According to another embodiment of the present invention, the semiconductor structure further comprises a fifth well. The fifth well is doped with the N-type dopant, formed in the first well, and deposited below the field oxide layer. The fifth well is deposited between the fourth well and the gate electrode. The fifth well has a third width. The first width is not less than the second width, and the second width is not less than the third width.
According to an embodiment of the present invention, the semiconductor structure further comprises a sixth well and a seventh well. The sixth well is doped with the P-type dopant, formed in the second well, and adjacent to the second doping region. The seventh well is doped with the P-type dopant, formed in the second well, and deposited between the sixth well and the gate electrode. The sixth well and the seventh well are configured to reduce the breakdown voltage of the interface.
According to an embodiment of the present invention, there is a third space between the sixth well and the seventh well. The third space is not less than zero.
According to an embodiment of the present invention, the sixth well has a fourth width. The seventh well has a fifth width. The fourth width is not less than the fifth width.
According to another embodiment of the present invention, the semiconductor structure further comprises an eighth well. The eighth well is doped with the P-type dopant, formed in the second well, and deposited between the seventh well and the gate electrode. The eighth well has a sixth width. The fifth width is not less than the sixth width.
According to an embodiment of the present invention, there is a fifth space between the eighth well and the gate electrode. The fifth space exceeds zero.
In another embodiment of the present invention, a semiconductor structure comprises a substrate, a first well, a second well, a third well, a first doping region, a second doping region, a third doping region, and a field oxide layer. The first well is doped with an N-type dopant and formed in the substrate. The second well is doped with the N-type dopant, formed in the substrate, and adjacent to the first well. There is a first space between the first well and the second well. The third well is doped with a P-type dopant, adjacent to the second well, and in contact with the second well at an interface. The first doping region is doped with the N-type dopant and formed in the first well. The second doping region is doped with the P-type dopant and formed in the third well. The third doping region is doped with the N-type dopant, formed in the third well, and deposited between the first doping region and the second doping region. The field oxide layer covers the first well, the second well, and the substrate and is deposited between the first doping region and the third doping region. The first space is configured to increase the breakdown voltage of the interface.
According to an embodiment of the present invention, the semiconductor structure forms a transistor.
According to an embodiment of the present invention, the semiconductor structure further comprises a gate oxide layer and a gate electrode. The gate oxide layer covers the interface and is deposited between the first doping region and the third doping region. The gate electrode covers the field oxide layer and the gate oxide layer and is in contact with the gate oxide layer. At least part of the gate electrode covers the field oxide layer. The semiconductor forms a transistor.
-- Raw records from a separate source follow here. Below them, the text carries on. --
<file path="config.mk">
export PLATFORM = sky130hd
export DESIGN_NAME = spi_target
export DESIGN_NICKNAME = d
export VERILOG_FILES = /design/src/rtl/spi_target.sv
export SDC_FILE = /design/constraint.sdc
export NUM_CORES = 1
export LEC_CHECK = 0
export CAP_MARGIN = 20
export CORE_ASPECT_RATIO = 2
export CORE_MARGIN = 2
export CORE_UTILIZATION = 40
export DETAILED_ROUTE_END_ITERATION = 6
export GPL_ROUTABILITY_DRIVEN = 1
export PLACE_DENSITY = 0.63
export SYNTH_ARGS = -nofsm -noshare
export SYNTH_HDL_FRONTEND = slang
export SYNTH_SLANG_ARGS = --single-unit
</file>
<file path="constraint.sdc">
create_clock -name CLKOSC -period 1.8 [get_ports CLKOSC]
set_input_delay 0.18 -clock CLKOSC [delete_from_list [all_inputs] [get_ports CLKOSC]]
set_output_delay 0.18 -clock CLKOSC [all_outputs]
set_load 0.05 [all_outputs]
</file>
<file path="src/rtl/spi_target.sv">
// SPI mode-0 responder, MSB first, oversampled in the CLKOSC domain with byte-wide rx/tx handshakes.
// Define SPI_TARGET_TRISTATE_EN to float MISO (1'bz) in IDLE and reset for a shared MISO line.
module spi_target #(
  parameter int               WIDTH       = 8,
  parameter int               SYNC_STAGES = 2,
  parameter logic [WIDTH-1:0] IDLE_FILL   = 8'hFF
) (
  input  logic             CLKOSC,
  input  logic             RST,
  input  logic             SCK,
  input  logic             CS,
  input  logic             MOSI,
  output logic             MISO,
  output logic             MISO_OE,
  input  logic [WIDTH-1:0] TX_DATA,
  input  logic             TX_VALID,
  output logic             TX_READY,
  output logic [WIDTH-1:0] RX_DATA,
  output logic             RX_VALID,
  input  logic             RX_ACK,
  output logic             RX_OVERRUN,
  output logic             TX_UNDERRUN,
  output logic             BUSY
);

  localparam int CW = $clog2(WIDTH + 1);
  localparam logic ST_IDLE  = 1'b0;
  localparam logic ST_SHIFT = 1'b1;

  logic [SYNC_STAGES-1:0] r_sck_sync;
  logic [SYNC_STAGES-1:0] r_cs_sync;
  logic [SYNC_STAGES-1:0] r_mosi_sync;
  logic                   r_sck_d;
  logic                   r_cs_d;

  logic                   r_state;
  logic [CW-1:0]          r_bit_cnt;
  logic [WIDTH-2:0]       r_rx_shift;
  logic [WIDTH-1:0]       r_tx_shift;
  logic                   r_skip_fall;
  logic [WIDTH-1:0]       r_hold;
  logic                   r_hold_full;
  logic [WIDTH-1:0]       r_rx_data;
  logic                   r_rx_valid;
  logic                   r_rx_overrun;
  logic                   r_tx_underrun;

  logic                   w_sck_s;
  logic                   w_cs_s;
  logic                   w_mosi_s;
  logic                   w_sck_rise;
  logic                   w_sck_fall;
  logic                   w_cs_fall;
  logic                   w_start;
  logic                   w_byte_done;
  logic                   w_load;
  logic                   w_accept;
  logic [WIDTH-1:0]       w_load_data;
  logic [WIDTH-1:0]       w_rx_next;

  // CS flops reset low so a CS already held low at release never looks like a falling edge.
  always_ff @(posedge CLKOSC or posedge RST) begin
    if (RST) begin
      r_sck_sync  <= '0;
      r_cs_sync   <= '0;
      r_mosi_sync <= '0;
      r_sck_d     <= 1'b0;
      r_cs_d      <= 1'b0;
    end else begin
      r_sck_sync  <= {r_sck_sync[SYNC_STAGES-2:0], SCK};
      r_cs_sync   <= {r_cs_sync[SYNC_STAGES-2:0], CS};
      r_mosi_sync <= {r_mosi_sync[SYNC_STAGES-2:0], MOSI};
      r_sck_d     <= w_sck_s;
      r_cs_d      <= w_cs_s;
    end
  end

  assign w_sck_s     = r_sck_sync[SYNC_STAGES-1];
  assign w_cs_s      = r_cs_sync[SYNC_STAGES-1];
  assign w_mosi_s    = r_mosi_sync[SYNC_STAGES-1];
  assign w_sck_rise  = w_sck_s & ~r_sck_d;
  assign w_sck_fall  = ~w_sck_s & r_sck_d;
  assign w_cs_fall   = ~w_cs_s & r_cs_d;

  assign w_start     = (r_state == ST_IDLE) & w_cs_fall;
  assign w_byte_done = (r_state == ST_SHIFT) & ~w_cs_s & w_sck_rise &
                       (r_bit_cnt == CW'(WIDTH - 1));
  assign w_load      = w_start | w_byte_done;
  assign w_accept    = TX_VALID & ~r_hold_full;
  assign w_load_data = r_hold_full ? r_hold : IDLE_FILL;
  assign w_rx_next   = {r_rx_shift, w_mosi_s};

  always_ff @(posedge CLKOSC or posedge RST) begin
    if (RST) begin
      r_state       <= ST_IDLE;
      r_bit_cnt     <= '0;
      r_rx_shift    <= '0;
      r_tx_shift    <= '0;
      r_skip_fall   <= 1'b0;
      r_hold        <= '0;
      r_hold_full   <= 1'b0;
      r_rx_data     <= '0;
      r_rx_valid    <= 1'b0;
      r_rx_overrun  <= 1'b0;
      r_tx_underrun <= 1'b0;
    end else begin
      // A byte offered on the load cycle with an empty holding register waits for the next byte.
      if (w_load && r_hold_full) begin
        r_hold_full <= 1'b0;
      end else if (w_accept) begin
        r_hold      <= TX_DATA;
        r_hold_full <= 1'b1;
      end
      if (w_load && !r_hold_full) begin
        r_tx_underrun <= 1'b1;
      end

      if (w_byte_done) begin
        r_rx_data  <= w_rx_next;
        r_rx_valid <= 1'b1;
        if (r_rx_valid && !RX_ACK) begin
          r_rx_overrun <= 1'b1;
        end
      end else if (RX_ACK) begin
        r_rx_valid <= 1'b0;
      end

      case (r_state)
        ST_IDLE: begin
          if (w_start) begin
            r_state    <= ST_SHIFT;
            r_tx_shift <= w_load_data;
          end
        end
        default: begin
          if (w_cs_s) begin
            r_state     <= ST_IDLE;
            r_bit_cnt   <= '0;
            r_rx_shift  <= '0;
            r_tx_shift  <= '0;
            r_skip_fall <= 1'b0;
          end else if (w_sck_rise) begin
            r_rx_shift <= w_rx_next[WIDTH-2:0];
            if (w_byte_done) begin
              r_bit_cnt   <= '0;
              r_tx_shift  <= w_load_data;
              r_skip_fall <= 1'b1;
            end else begin
              r_bit_cnt <= r_bit_cnt + CW'(1);
            end
          end else if (w_sck_fall) begin
            // The reload at a byte boundary already put the new MSB on MISO.
            if (r_skip_fall) begin
              r_skip_fall <= 1'b0;
            end else begin
              r_tx_shift <= {r_tx_shift[WIDTH-2:0], 1'b0};
            end
          end
        end
      endcase
    end
  end

  assign MISO_OE     = (r_state == ST_SHIFT);
  assign BUSY        = (r_state == ST_SHIFT);
  assign TX_READY    = ~r_hold_full;
  assign RX_DATA     = r_rx_data;
  assign RX_VALID    = r_rx_valid;
  assign RX_OVERRUN  = r_rx_overrun;
  assign TX_UNDERRUN = r_tx_underrun;

`ifdef SPI_TARGET_TRISTATE_EN
  assign MISO = (r_state == ST_SHIFT) ? r_tx_shift[WIDTH-1] : 1'bz;
`else
  assign MISO = (r_state == ST_SHIFT) ? r_tx_shift[WIDTH-1] : 1'b1;
`endif

endmodule

</file>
According to an embodiment of the present invention, the semiconductor structure further comprises a fourth well. The fourth well is doped with the N-type dopant, formed in the substrate, and deposited between the second well and the third well. The fourth well is in contact with the third well at the interface. There is a second space between the fourth well and the second well.
According to an embodiment of the present invention, the second space exceeds the first space.
According to another embodiment of the present invention, the second space is equal to the first space.
According to another embodiment of the present invention, there is a gap between the second well and the fourth well. The width of the gap is the second space. There is a third space between the gap and the gate electrode. The third space exceeds zero.
A detailed description is given in the following embodiments with reference to the accompanying drawings.
The invention can be more fully understood by reading the subsequent detailed description and examples with references made to the accompanying drawings, wherein:
The following description is made for the purpose of illustrating the general principles of the disclosure and should not be taken in a limiting sense. The scope of the disclosure is determined by reference to the appended claims.
In the following detailed description, for purposes of explanation, numerous specific details and embodiments are set forth to provide a thorough understanding of the present disclosure. The use of like and/or corresponding numerals in the drawings of different embodiments does not suggest any correlation between different embodiments.
In addition, in some embodiments of the present disclosure, terms concerning attachments, coupling and the like, such as “connected” and “interconnected,” refer to a relationship wherein structures are secured or attached to one another either directly or indirectly (for example, electrically connection) via intervening structures, as well as both movable or rigid attachments or relationships, unless expressly described otherwise.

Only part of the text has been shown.